▶ _INFORMATION SHOWN_

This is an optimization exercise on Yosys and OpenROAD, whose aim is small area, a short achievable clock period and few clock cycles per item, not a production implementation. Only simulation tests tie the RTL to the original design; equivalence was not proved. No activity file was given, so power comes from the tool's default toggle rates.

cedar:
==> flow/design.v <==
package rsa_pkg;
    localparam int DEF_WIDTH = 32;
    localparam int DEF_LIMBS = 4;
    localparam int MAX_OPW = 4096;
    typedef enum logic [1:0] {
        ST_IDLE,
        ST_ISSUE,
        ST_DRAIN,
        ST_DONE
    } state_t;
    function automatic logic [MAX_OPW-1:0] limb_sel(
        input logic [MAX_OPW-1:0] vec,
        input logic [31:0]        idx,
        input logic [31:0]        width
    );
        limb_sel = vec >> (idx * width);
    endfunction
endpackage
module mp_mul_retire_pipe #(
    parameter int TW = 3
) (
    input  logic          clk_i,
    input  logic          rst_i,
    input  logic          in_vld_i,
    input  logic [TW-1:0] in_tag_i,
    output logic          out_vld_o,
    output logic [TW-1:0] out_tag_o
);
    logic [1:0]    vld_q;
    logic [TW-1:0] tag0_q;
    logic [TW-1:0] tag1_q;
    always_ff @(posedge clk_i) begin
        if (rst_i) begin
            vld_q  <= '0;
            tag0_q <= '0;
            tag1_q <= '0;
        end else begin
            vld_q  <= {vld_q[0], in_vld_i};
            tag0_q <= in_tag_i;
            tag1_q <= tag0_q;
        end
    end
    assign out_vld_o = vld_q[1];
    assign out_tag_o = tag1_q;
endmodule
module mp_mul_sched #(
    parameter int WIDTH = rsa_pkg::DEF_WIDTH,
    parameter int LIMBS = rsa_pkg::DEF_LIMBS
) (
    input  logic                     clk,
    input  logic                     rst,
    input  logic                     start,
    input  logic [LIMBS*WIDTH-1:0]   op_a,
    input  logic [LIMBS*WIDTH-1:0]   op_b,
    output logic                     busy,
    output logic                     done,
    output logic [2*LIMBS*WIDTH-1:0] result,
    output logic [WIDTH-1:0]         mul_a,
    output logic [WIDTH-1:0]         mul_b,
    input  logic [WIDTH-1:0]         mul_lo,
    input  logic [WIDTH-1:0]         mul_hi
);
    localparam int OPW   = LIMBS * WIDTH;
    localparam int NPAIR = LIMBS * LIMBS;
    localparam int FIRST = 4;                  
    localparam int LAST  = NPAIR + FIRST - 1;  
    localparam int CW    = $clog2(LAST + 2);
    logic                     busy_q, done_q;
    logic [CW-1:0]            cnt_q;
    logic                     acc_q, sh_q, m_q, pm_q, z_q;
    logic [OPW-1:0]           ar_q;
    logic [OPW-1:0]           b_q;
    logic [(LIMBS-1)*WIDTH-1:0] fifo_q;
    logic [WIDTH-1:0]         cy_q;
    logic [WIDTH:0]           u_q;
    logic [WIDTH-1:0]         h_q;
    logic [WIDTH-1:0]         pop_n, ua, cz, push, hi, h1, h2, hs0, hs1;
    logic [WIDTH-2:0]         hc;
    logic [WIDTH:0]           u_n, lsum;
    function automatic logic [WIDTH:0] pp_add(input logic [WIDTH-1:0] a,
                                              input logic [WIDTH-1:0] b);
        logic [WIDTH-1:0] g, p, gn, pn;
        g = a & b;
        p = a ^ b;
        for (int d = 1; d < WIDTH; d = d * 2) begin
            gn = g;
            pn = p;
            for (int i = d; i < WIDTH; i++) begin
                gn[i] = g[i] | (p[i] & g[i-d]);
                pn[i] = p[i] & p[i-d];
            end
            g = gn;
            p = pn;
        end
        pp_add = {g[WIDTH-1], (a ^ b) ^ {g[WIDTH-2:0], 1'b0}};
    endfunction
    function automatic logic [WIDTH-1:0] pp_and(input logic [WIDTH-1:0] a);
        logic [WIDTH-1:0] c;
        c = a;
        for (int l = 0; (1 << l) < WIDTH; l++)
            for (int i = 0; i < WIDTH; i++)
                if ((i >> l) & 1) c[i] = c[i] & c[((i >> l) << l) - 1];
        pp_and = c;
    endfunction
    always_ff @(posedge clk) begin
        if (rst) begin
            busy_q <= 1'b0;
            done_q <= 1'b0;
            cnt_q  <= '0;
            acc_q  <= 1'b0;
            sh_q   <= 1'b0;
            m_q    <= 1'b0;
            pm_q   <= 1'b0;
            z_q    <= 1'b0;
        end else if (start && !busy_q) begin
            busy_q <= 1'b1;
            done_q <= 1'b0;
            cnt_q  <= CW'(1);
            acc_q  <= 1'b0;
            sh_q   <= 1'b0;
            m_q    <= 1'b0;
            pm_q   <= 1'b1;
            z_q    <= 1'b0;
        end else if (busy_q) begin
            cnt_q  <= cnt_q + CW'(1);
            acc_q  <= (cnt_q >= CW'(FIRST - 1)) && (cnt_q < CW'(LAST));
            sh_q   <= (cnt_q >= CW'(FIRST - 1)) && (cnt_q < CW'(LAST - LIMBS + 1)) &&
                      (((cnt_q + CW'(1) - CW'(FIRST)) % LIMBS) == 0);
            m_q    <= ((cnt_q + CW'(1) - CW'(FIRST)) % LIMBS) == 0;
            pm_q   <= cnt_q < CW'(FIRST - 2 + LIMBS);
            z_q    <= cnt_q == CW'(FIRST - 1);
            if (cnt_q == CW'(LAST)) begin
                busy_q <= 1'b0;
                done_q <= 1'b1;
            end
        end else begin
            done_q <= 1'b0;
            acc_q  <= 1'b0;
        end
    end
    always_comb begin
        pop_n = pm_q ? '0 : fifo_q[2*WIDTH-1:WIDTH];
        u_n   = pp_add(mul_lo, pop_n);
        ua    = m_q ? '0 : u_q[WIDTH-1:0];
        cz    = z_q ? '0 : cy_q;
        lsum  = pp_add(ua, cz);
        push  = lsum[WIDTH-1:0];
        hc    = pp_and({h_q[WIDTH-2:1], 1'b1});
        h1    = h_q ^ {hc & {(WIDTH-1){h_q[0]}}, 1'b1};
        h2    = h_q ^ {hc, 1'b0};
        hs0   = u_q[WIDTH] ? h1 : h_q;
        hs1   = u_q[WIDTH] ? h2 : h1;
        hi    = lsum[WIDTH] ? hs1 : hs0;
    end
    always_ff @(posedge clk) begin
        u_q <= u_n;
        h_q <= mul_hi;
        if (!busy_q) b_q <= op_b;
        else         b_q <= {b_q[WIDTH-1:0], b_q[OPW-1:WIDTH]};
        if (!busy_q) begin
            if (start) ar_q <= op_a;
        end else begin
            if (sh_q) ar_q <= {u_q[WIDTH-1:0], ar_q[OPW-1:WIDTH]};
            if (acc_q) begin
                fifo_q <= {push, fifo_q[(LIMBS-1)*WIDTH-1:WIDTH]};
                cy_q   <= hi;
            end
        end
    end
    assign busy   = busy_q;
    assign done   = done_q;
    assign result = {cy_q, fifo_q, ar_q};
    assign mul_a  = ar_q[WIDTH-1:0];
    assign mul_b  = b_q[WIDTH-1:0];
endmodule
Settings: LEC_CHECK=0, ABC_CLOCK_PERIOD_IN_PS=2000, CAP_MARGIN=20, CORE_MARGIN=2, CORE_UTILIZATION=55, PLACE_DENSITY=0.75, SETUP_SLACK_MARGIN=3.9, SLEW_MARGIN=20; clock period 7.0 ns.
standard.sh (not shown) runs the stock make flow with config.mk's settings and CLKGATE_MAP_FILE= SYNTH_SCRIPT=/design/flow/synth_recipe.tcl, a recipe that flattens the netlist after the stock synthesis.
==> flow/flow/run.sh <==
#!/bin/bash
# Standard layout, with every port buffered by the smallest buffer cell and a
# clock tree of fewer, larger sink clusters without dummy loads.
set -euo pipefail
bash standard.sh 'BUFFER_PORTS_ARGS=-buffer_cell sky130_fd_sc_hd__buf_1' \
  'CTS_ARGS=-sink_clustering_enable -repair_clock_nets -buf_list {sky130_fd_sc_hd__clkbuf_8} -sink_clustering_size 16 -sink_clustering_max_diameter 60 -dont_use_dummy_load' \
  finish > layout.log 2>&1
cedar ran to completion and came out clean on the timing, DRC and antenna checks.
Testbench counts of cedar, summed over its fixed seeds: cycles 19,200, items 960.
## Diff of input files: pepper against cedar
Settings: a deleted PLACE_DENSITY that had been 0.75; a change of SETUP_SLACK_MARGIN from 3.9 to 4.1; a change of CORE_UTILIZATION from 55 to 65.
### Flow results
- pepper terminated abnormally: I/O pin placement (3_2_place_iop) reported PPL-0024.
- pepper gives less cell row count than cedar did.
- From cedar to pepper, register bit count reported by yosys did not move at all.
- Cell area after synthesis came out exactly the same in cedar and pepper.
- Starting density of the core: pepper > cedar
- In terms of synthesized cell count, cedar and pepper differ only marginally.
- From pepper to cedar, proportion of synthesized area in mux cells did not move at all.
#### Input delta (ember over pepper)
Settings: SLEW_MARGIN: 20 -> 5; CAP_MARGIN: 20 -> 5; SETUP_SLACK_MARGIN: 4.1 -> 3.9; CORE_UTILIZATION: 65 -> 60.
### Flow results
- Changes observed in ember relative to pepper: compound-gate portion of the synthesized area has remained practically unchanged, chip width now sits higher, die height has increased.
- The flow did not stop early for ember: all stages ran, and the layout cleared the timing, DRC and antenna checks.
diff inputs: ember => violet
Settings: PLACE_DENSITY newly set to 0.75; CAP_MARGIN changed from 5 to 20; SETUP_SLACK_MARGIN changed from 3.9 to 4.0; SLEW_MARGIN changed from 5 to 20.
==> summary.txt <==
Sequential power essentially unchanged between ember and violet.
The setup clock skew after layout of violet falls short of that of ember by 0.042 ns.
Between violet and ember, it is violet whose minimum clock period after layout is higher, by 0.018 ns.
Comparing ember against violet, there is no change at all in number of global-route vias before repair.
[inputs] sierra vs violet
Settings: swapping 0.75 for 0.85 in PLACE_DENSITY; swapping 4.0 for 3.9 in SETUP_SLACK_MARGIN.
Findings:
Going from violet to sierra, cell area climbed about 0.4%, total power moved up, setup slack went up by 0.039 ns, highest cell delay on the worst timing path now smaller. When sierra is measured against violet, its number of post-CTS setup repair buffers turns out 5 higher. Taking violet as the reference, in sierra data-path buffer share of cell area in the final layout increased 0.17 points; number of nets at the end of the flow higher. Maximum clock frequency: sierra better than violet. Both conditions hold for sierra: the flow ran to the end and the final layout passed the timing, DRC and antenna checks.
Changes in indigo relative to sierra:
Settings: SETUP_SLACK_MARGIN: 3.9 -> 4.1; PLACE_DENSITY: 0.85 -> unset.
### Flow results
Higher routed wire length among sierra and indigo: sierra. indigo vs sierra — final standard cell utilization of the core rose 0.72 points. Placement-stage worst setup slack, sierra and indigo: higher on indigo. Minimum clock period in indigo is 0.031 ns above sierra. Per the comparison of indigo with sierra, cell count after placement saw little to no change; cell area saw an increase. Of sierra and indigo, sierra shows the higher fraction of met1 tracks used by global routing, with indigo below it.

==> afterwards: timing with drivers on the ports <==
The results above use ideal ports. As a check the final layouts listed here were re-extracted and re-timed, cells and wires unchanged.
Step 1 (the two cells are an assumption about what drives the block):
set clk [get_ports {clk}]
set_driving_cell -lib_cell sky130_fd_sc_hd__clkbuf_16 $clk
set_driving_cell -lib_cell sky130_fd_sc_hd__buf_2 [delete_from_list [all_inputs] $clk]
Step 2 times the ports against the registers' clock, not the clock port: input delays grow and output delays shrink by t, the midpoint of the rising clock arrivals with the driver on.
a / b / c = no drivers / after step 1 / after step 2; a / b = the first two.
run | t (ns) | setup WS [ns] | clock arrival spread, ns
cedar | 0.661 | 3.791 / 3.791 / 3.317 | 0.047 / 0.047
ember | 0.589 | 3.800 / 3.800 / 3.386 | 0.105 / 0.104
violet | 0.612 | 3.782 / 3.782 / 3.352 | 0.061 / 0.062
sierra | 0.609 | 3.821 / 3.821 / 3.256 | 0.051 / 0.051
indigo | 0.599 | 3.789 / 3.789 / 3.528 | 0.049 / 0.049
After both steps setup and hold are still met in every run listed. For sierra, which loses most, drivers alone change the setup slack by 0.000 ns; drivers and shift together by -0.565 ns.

▶ _TASK REQUIREMENTS_
Everything in the material above from the line that has "set_driving_cell -lib_cell sky130_fd_sc_hd__clkbuf_16" through the line that has "set_driving_cell -lib_cell sky130_fd_sc_hd__buf_2" must be duplicated exactly, with no other lines given.

▶ _ANSWER SECTION_
set_driving_cell -lib_cell sky130_fd_sc_hd__clkbuf_16 $clk
set_driving_cell -lib_cell sky130_fd_sc_hd__buf_2 [delete_from_list [all_inputs] $clk]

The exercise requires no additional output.